I am writing this letter to raise awareness about the ongoing colonization and violation of
human rights being carried out against Alaska Native peoples in the name of
unsustainable progress, with a particular emphasis on the role of Sarah Palin and the
Republican leadership. My hope is that it helps to elevate truth about the nature of
Alaskan politics in relation to Alaska Native peoples and that it lays a framework for our
path to justice.

Ever since the Russian claim to Alaska and the subsequent sale to the United States
through the Treaty of Cession in 1867, the attitude and treatment towards Alaska Native
peoples has been fairly consistent. We were initially referred to as less than human
“uncivilized tribes”, so we were excluded from any dialogues and decisions regarding our
lands, lives, and status. The dominating attitude within the Unites States at the time was
called Manifest Destiny; that God had given Americans this great land to take from the
Indians because they were non-Christian and incapable of self-government. Over the
years since that time, this framework for relating to Alaska Native peoples has become
entrenched in the United States legislative and legal systems in an ongoing direct
violation of our human rights.

What does this mean? Allow me to share an analogy. If a group of people were to arrive
in your city and tell you their people had made laws, among which were:
1. What were once your home and land now belong to them (although you could live
in the garage or backyard)
2. Forced you to send your children to boarding schools to learn their language and
be acculturated into their ways with leaders who touted “Kill the American, save
the man” (based on the original statement made by US Captain Richard H. Pratt
in regards to Native American education “Kill the Indian, save the man.”)
3. Supported missionaries and government agents to forcefully (for example, with
poisons placed on the tongues of your children and withheld vaccines) convince
you that your Jesus, Buddha, Torah, or Mohammed was actually an agent of evil
and that salvation in the afterlife could only be found through believing otherwise
4. Made it illegal for you to continue to do your job to support your family, except
under strict oversight and through extensive regulation
5. Made it illegal for you to own any land or run a business as an individual and did
not allow you to participate in any form of their government, which controlled
your life (voting or otherwise)

How would this make you feel? What if you also knew that if you were to retaliate, that
you would be swiftly killed or incarcerated? How long do you think it would take for you
to forget or would you be sure to share this history with your children with the hope that
justice could one day prevail for your descendents? And most importantly to our
conversation, how American does this sound to you?
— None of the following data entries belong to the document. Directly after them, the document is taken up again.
$ cat src/rtl/game_flow_if.sv
// Player/game-progress signal bundle between the maze top level and game_flow_fsm.
// The slave modport is the progress controller; the master modport is the game logic.
interface game_flow_if #(
  parameter int WORLD_W = 2,
  parameter int LEVEL_W = 3,
  parameter int LIVES_W = 4
);
  logic               start_btn;
  logic [1:0]         player_status;
  logic [2:0]         game_status;
  logic [WORLD_W-1:0] world;
  logic [LEVEL_W-1:0] level;
  logic [LIVES_W-1:0] lives;
  logic               level_load;

  modport master (
    output start_btn, player_status,
    input  game_status, world, level, lives, level_load
  );

  modport slave (
    input  start_btn, player_status,
    output game_status, world, level, lives, level_load
  );
endinterface
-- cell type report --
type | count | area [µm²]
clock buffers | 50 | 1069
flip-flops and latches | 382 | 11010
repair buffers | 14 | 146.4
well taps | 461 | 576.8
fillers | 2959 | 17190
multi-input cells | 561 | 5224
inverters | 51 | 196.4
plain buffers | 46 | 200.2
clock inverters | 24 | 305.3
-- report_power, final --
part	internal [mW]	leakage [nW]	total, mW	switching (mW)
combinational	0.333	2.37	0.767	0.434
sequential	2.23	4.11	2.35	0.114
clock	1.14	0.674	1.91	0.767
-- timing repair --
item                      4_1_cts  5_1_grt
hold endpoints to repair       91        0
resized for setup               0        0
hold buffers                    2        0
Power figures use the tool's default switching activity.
## config.mk

```make
export PLATFORM = sky130hd
export DESIGN_NAME = bomb_manager
export DESIGN_NICKNAME = d
export VERILOG_FILES = /design/src/rtl/bomb_pkg.sv /design/src/rtl/bomb_slot.sv /design/src/rtl/bomb_manager.sv
export SDC_FILE = /design/constraint.sdc
export NUM_CORES = 1
export LEC_CHECK = 0
export BUFFER_PORTS_ARGS = -buffer_cell sky130_fd_sc_hd__buf_4
export CAP_MARGIN = 20
export CORE_MARGIN = 4
export CORE_UTILIZATION = 23
export CTS_CLUSTER_SIZE = 24
export DETAILED_ROUTE_END_ITERATION = 8
export PLACE_DENSITY = 0.48
export SYNTH_ARGS = -nofsm -noshare
export SYNTH_HDL_FRONTEND = slang
export SYNTH_HIERARCHICAL = 1
export SYNTH_SLANG_ARGS = --single-unit
```

## constraint.sdc

```tcl
create_clock -name clk -period 4.8 [get_ports clk]
set_input_delay 0.96 -clock clk [delete_from_list [all_inputs] [get_ports clk]]
set_output_delay 0.96 -clock clk [all_outputs]
set_load 0.1 [all_outputs]
```
<file path="config.mk">
export PLATFORM = sky130hd
export DESIGN_NAME = fetch_stage
export DESIGN_NICKNAME = d
export VERILOG_FILES = /design/src/rtl/fetch_stage.sv
export SDC_FILE = /design/constraint.sdc
export NUM_CORES = 2
export LEC_CHECK = 0
export CELL_PAD_IN_SITES_DETAIL_PLACEMENT = 1
export CELL_PAD_IN_SITES_GLOBAL_PLACEMENT = 2
export CORE_MARGIN = 3
export CORE_UTILIZATION = 40
export DETAILED_ROUTE_END_ITERATION = 6
export HOLD_SLACK_MARGIN = 0.15
export PLACE_DENSITY = 0.74
export SLEW_MARGIN = 25
export SYNTH_ARGS = -nofsm -noshare
export SYNTH_HDL_FRONTEND = slang
export SYNTH_SLANG_ARGS = --single-unit
</file>
<file path="constraint.sdc">
create_clock -name clk -period 15.7 [get_ports clk]
set_clock_uncertainty 0.2 [all_clocks]
set_input_delay 1.57 -clock clk [delete_from_list [all_inputs] [get_ports clk]]
set_output_delay 1.57 -clock clk [all_outputs]
set_load 0.02 [all_outputs]
</file>
<file path="src/rtl/fetch_stage.sv">
// fetch_stage: PC sequencer with 64x48 synchronous instruction memory; FETCH_PERF_CNT_EN builds the fetch/stall counters
module fetch_stage (
  input  logic        clk,
  input  logic        reset,
  input  logic        stall,
  input  logic        redirect_valid,
  input  logic [31:0] redirect_pc,
  input  logic        imem_we,
  input  logic [5:0]  imem_waddr,
  input  logic [47:0] imem_wdata,
  output logic [31:0] pc_out,
  output logic [47:0] instr_out,
  output logic        instr_valid,
  output logic        if_id_write,
  output logic        if_id_flush,
  output logic [31:0] fetch_count,
  output logic [31:0] stall_count
);
  typedef enum logic [1:0] {BOOT, RUN, BUBBLE} state_t;
  state_t      state;
  logic [31:0] pc_reg;
  logic [47:0] imem [64];
  logic        advance;
  assign advance     = ~stall | redirect_valid;
  assign instr_valid = state == RUN;
  assign if_id_write = advance;
  assign if_id_flush = redirect_valid | (~instr_valid & ~stall);
  // load port; contents survive reset and reads see the pre-write value
  always_ff @(posedge clk)
    if (imem_we) imem[imem_waddr] <= imem_wdata;
  // PC, FSM and registered fetch outputs; a redirect wins over stall and bubbles the bundle read on that edge
  always_ff @(posedge clk)
    if (reset) begin
      pc_reg    <= '0;
      state     <= BOOT;
      pc_out    <= '0;
      instr_out <= '0;
    end else if (advance) begin
      instr_out <= imem[pc_reg[5:0]];
      pc_out    <= pc_reg;
      pc_reg    <= redirect_valid ? redirect_pc : pc_reg + 32'd1;
      state     <= redirect_valid ? BUBBLE : RUN;
    end
`ifdef FETCH_PERF_CNT_EN
  // valid-bundle loads and stalled edges
  always_ff @(posedge clk)
    if (reset) begin
      fetch_count <= '0;
      stall_count <= '0;
    end else begin
      if (advance && !redirect_valid) fetch_count <= fetch_count + 32'd1;
      if (stall && !redirect_valid) stall_count <= stall_count + 32'd1;
    end
`else
  assign fetch_count = '0;
  assign stall_count = '0;
`endif
endmodule
</file>
After elaboration in Yosys (flattened, before gate mapping)
Memory sizes are Yosys's and may differ from the RTL's. A register that Yosys moved wholly into a read port is not among the register bits.
Cells that the tools add are included.
{"block": "classes", "n_addsub": 1, "n_mul": 0, "div": 0, "order_cmp": 0, "eq_ne": 1, "shifts": 0, "mux": 4, "n_bitwise": 5, "n_reduce_logical": 0}
{"cell": "32-bit by 1-bit adder with 32-bit output (second input constant)", "count": 1}
{"cell": "32-bit 2-to-1 mux", "count": 1}
{"cell": "2-bit by 1-bit equality test with 1-bit output (second input constant)", "count": 1}
{"cell": "1-bit 2-to-1 mux", "count": 2}
{"cell": "2-bit 2-to-1 mux", "count": 1}
{"cell": "1-bit NOT", "count": 2}
{"cell": "1-bit bitwise OR", "count": 2}
{"cell": "1-bit AND", "count": 1}
{"block": "totals", "reg_bits": 66, "latch_bits": 0, "mem_bits_rw": 3072, "romBits": 0, "inputBits": 91, "out_inout_bits": 147, "wordCells": 15, "mem_count": 1}
{"name": "imem", "depth": 64, "width": 48, "rd": 1, "rd_ports_with_merged_regs": 1, "write_ports": 1, "line_no": "22", "source": "logic [47:0] imem [64];"}

Longest topological paths before layout
{"block": "logic_depth", "word_depth": 4, "ltp_mapped": 12, "ltp_nobuf": 6}

Worst setup path after synthesis
Ideal clock, no wire load.
{"block": "synth_timing", "path_kind": "input-to-reg", "start": "input imem_waddr[3]", "end": "memory imem[48][0] (enable)", "setup_time_ps": 513, "t_arrival_ps": 5368, "t_required_ps": 14987, "slack_ps": 9620, "path_stages": 4, "n_path_buf": 1, "cell_sequence": "clkbuf_1 > nor2b_1 > nand4b_1 > nor3_1"}
{"element": "from (decl)", "line_no": "9", "source": "input logic [5:0] imem_waddr,"}
{"element": "to (decl)", "line_no": "22"}
Straight into the memory's write port.

Worst setup path in the final report
{"block": "layout_timing", "start": "input redirect_valid", "end": "output if_id_flush"}
{"block": "layout_between", "elab_chain_len": 1}
{"element": "from (decl)", "line_no": "6", "source": "input logic redirect_valid,"}
{"element": "1-bit bitwise OR", "line_no": "27", "source": "assign if_id_flush = redirect_valid | (~instr_valid & ~stall);"}
{"element": "to (decl)", "line_no": "15", "source": "output logic if_id_flush,"}
Every way passes these cells.

==> results.cfg <==
[cells_and_area]
finalNonFillerCells = 10695
largest_reg_flops = 3072
fin_util = 0.457
fin_nets = 6423
top_regs = imem (3072), instr_out (48)
largest-register = imem
areaGrowthSynthToFinish_pct = 13.7
drive_gt1_frac = 0.237

[route]
firstDrtPassIters = 6
vias = 63019
wl_per_cell_um = 33.1
drt_iter0_markers = 8237
drtAntennaViolNets = 0
drc = 0
totalWireLength_um = 354000
vias_per_cell = 5.89

[min_path]
hold_start = pc_out[6]
worst_hold_path.endpoint = pc_out[6]
whs_path_depth = 2
holdCritPathClass = reg -> reg

[synth]
synth_area_mm2 = 0.123
synth_top_area_frac = 0.749
synth-main-ff-cell = edfxtp_1
synth.avg_cell_area_um2 = 20.5
synth_area_leaders = edfxtp_1, mux4_2, mux2i_1
synth_edf_count = 3072
ys_seq_elements = 3186
ys_seq_area_frac = 0.767
ys_warn_count = 0
synth.largest_area_cell = edfxtp_1
synth_cells = 6001
synth_cell_types = 73
synthArstFlopShare = 0

[setup_path]
reg2reg_from = pc_reg[0]
r2r_cells = 8
r2r_slack_ns = 10.10
timing.rr.end = instr_out[18]
cp_max_fo = 54
critical_path_class = in -> out
worst_setup_path_start_kind = input pin
worstSetupEndpointType = primary output
critPathArrivalTime_ns = 3.88
cp_data_required_time_ns = 13.93

[global_route]
grt-ovfl-total = 0
grt_antenna_before_repair = 19
grt_max_degree = 107
grt_pass1_vias = 65159
grt.total_usage = 0.221
grt_pass1_wl_um = 499000

[status]
status = finished clean

[placement]
hpwlAfterDp_um = 200000
dp.cells = 10100
gp_congestion = 0.784
port-buffer-count = 173

[floorplan]
die_w_um = 561
rows = 203
start_util = 0.402
ios = 238
coreArea_mm2 = 0.306
die-area_mm2 = 0.315
fp.dieH_um = 561

[timing]
rsz0062_at_grt = no
fmax_ghz = 0.177
setup_violations = 0
final_max_slew_viol_count = 0
worst_pin_slew_ns = 1.08
finalCritPeriodShare = 0.360
relSlewSlack = 0.281
hold_violations = 0
period_needed_ns = 5.65
tns_ns = 0

[pwr]
powerDensity_mw_per_mm2 = 129
power_leakage_nw = 42.5
ir_drop_v = 0.0000987

[clock_tree]
clk_pin_slew_ns = 0.06
cts_root_buf = clkbuf_16
numCtsBuffers = 325
cts_hold_repair.buffers = 0
cts_max_level = 5
cts_tree = yes
cts.sinks = 3186
clockBufferDepth = 4
cts_resized = 0
post-cts-setup-buffers = 0
clock_latency_ns = 0.88

[run]
drv_cap = 0
[area by class of cell]
type	instances	area, µm²
inverter	11	46.3
tap	4100	5130
fill	28277	166000
multi-input combinational	2448	27000
antenna	9	22.5
clock inverter	155	1420
timing repair buffer	359	3230
clock buffer	427	8770
sequential	3186	94600
[metrics by stage]
stage	hold slack (ns)	power (mW)	worst slack (ns)	instance area (µm²)
2_1_floorplan	0.241	10.3	9.62	123000
3_3_place_gp	0.241	10.7	10.0	130000
3_5_place_dp	0.249	10.7	9.98	130000
4_1_cts	0.247	18.2	9.95	140000
5_1_grt	0.271	18.6	9.62	140000
6_report	0.253	18.1	10.05	140000
[power breakdown]
group          switching [mW]  internal (mW)
combinational           0.692          0.401
sequential             0.0672           9.40
clock                    3.22           4.34
[kinds of logic (layout without fill, tap and decap cells)]
family                     after synthesis  count (layout)  share of synthesized area
other                                    1              73                  0.0000304
and+or+nand+nor                        603             603                     0.0234
DFF                                   3186            3186                      0.767
adders and majority gates                1               1                   0.000102
muxes                                 1111            1111                      0.150
AOI/OAI and AO/OA                      640             640                     0.0365
buffers and inverters                  430             952                     0.0205
xor gates and xnor gates                29              29                    0.00206
[worst max-delay path, cell delays in order]
cell             delay [ns]
clkdlybuf4s50_1        0.67
inv_2                  0.82
o21ai_0                0.20
clkdlybuf4s50_1        0.60
[worst max-delay path by stage]
stage	start	end	slack, ns	cells after the start
floorplan	imem_waddr[3]	imem[48][0]	9.62	4
global placement	pc_reg[0]	instr_out[13]	10.0	8
detailed placement	pc_reg[0]	instr_out[13]	9.98	8
CTS	pc_reg[0]	instr_out[18]	9.95	8
global route	pc_reg[0]	instr_out[18]	9.62	8
finish	redirect_valid	if_id_flush	10.05	4
[per-layer routing]
| layer | part of all wire | track usage | wire length (µm) |
|---|---|---|---|
| met5 | 0.00012 | 0 | 41 |
| met4 | 0.031 | 0.0624 | 10900 |
| met3 | 0.086 | 0.0405 | 30300 |
| met2 | 0.47 | 0.351 | 168000 |
| met1 | 0.41 | 0.312 | 145000 |
[synth_stat cells, types with 14 or more instances]
| cell type | count |
|---|---|
| edfxtp_1 | 3072 |
| mux4_2 | 573 |
| mux2i_1 | 340 |
| mux2_2 | 198 |
| nor2_1 | 197 |
| nand2_1 | 171 |
| buf_4 | 133 |
| clkbuf_1 | 129 |
| buf_2 | 114 |
| dfxtp_1 | 114 |
| a211oi_1 | 113 |
| a22oi_1 | 91 |
| a21oi_1 | 84 |
| o21ai_0 | 79 |
| nor2b_1 | 67 |
| o22ai_1 | 56 |
| a221oi_1 | 42 |
| nor3_1 | 36 |
| a31oi_1 | 33 |
| o221ai_1 | 27 |
| nand3_1 | 25 |
| xnor2_1 | 25 |
| a311oi_1 | 19 |
| and3_1 | 19 |
| buf_6 | 19 |
| a22o_1 | 16 |
| nand3b_1 | 16 |
| o2111ai_1 | 16 |
| o41ai_1 | 15 |
| nand2b_1 | 14 |
| nor4_1 | 14 |
| o211ai_1 | 14 |
[placed cells by master (no fill, tap or decap), types with 14 or more instances in the layout]
| cell type | Yosys | routed |
|---|---|---|
| a311oi_1 | 19 | 19 |
| nor4_1 | 14 | 14 |
| clkbuf_1 | 129 | 84 |
| dfxtp_1 | 114 | 108 |
| o2111ai_1 | 16 | 16 |
| nor2_4 | 0 | 64 |
| o221ai_1 | 27 | 27 |
| a31oi_1 | 33 | 33 |
| a21oi_1 | 84 | 84 |
| a22o_1 | 16 | 16 |
| clkbuf_16 | 0 | 332 |
| nand3_1 | 25 | 25 |
| xnor2_1 | 25 | 25 |
| clkinv_1 | 1 | 49 |
| mux2_2 | 198 | 198 |
| clkdlybuf4s50_1 | 0 | 124 |
| nor2_1 | 197 | 131 |
| o22ai_1 | 56 | 56 |
| nor2b_1 | 67 | 59 |
| o211ai_1 | 14 | 14 |
| nand3b_1 | 16 | 16 |
| a22oi_1 | 91 | 91 |
| bufinv_16 | 0 | 24 |
| clkinv_2 | 0 | 57 |
| a221oi_1 | 42 | 42 |
| a211oi_1 | 113 | 113 |
| edfxtp_1 | 3072 | 3072 |
| o21ai_0 | 79 | 76 |
| o41ai_1 | 15 | 15 |
| conb_1 | 1 | 64 |
| buf_4 | 133 | 206 |
| and3_1 | 19 | 18 |
| mux2i_1 | 340 | 340 |
| mux4_2 | 573 | 573 |
| nand2_1 | 171 | 170 |
| nor3_1 | 36 | 34 |
(Power assumes the default switching activity.)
To put this into perspective, my grandfather who helped to raise me in Arctic Village was
born in 1904, just thirty-seven years after the United States laid claim to Alaska. If my
grandfather had unjustly stolen your grandfathers home and I was still living in the house
and watching you live outdoors, would you feel a change was in order? Congress
unilaterally passed most of the major US legislation that affect our people in my
grandfathers’ lifetime. There has never been a Treaty between Alaska Native Peoples and
the United States over these injustices. Each time that Alaska Native people stand up for
our rights, the US responds with token shifts in its laws and policies to appease the
building discontent, yet avoiding the underlying injustice that I believe can be resolved if
leadership in the United States would be willing to acknowledge the underlying injustice
of its control over Alaska Native peoples, our lands, and our ways of life.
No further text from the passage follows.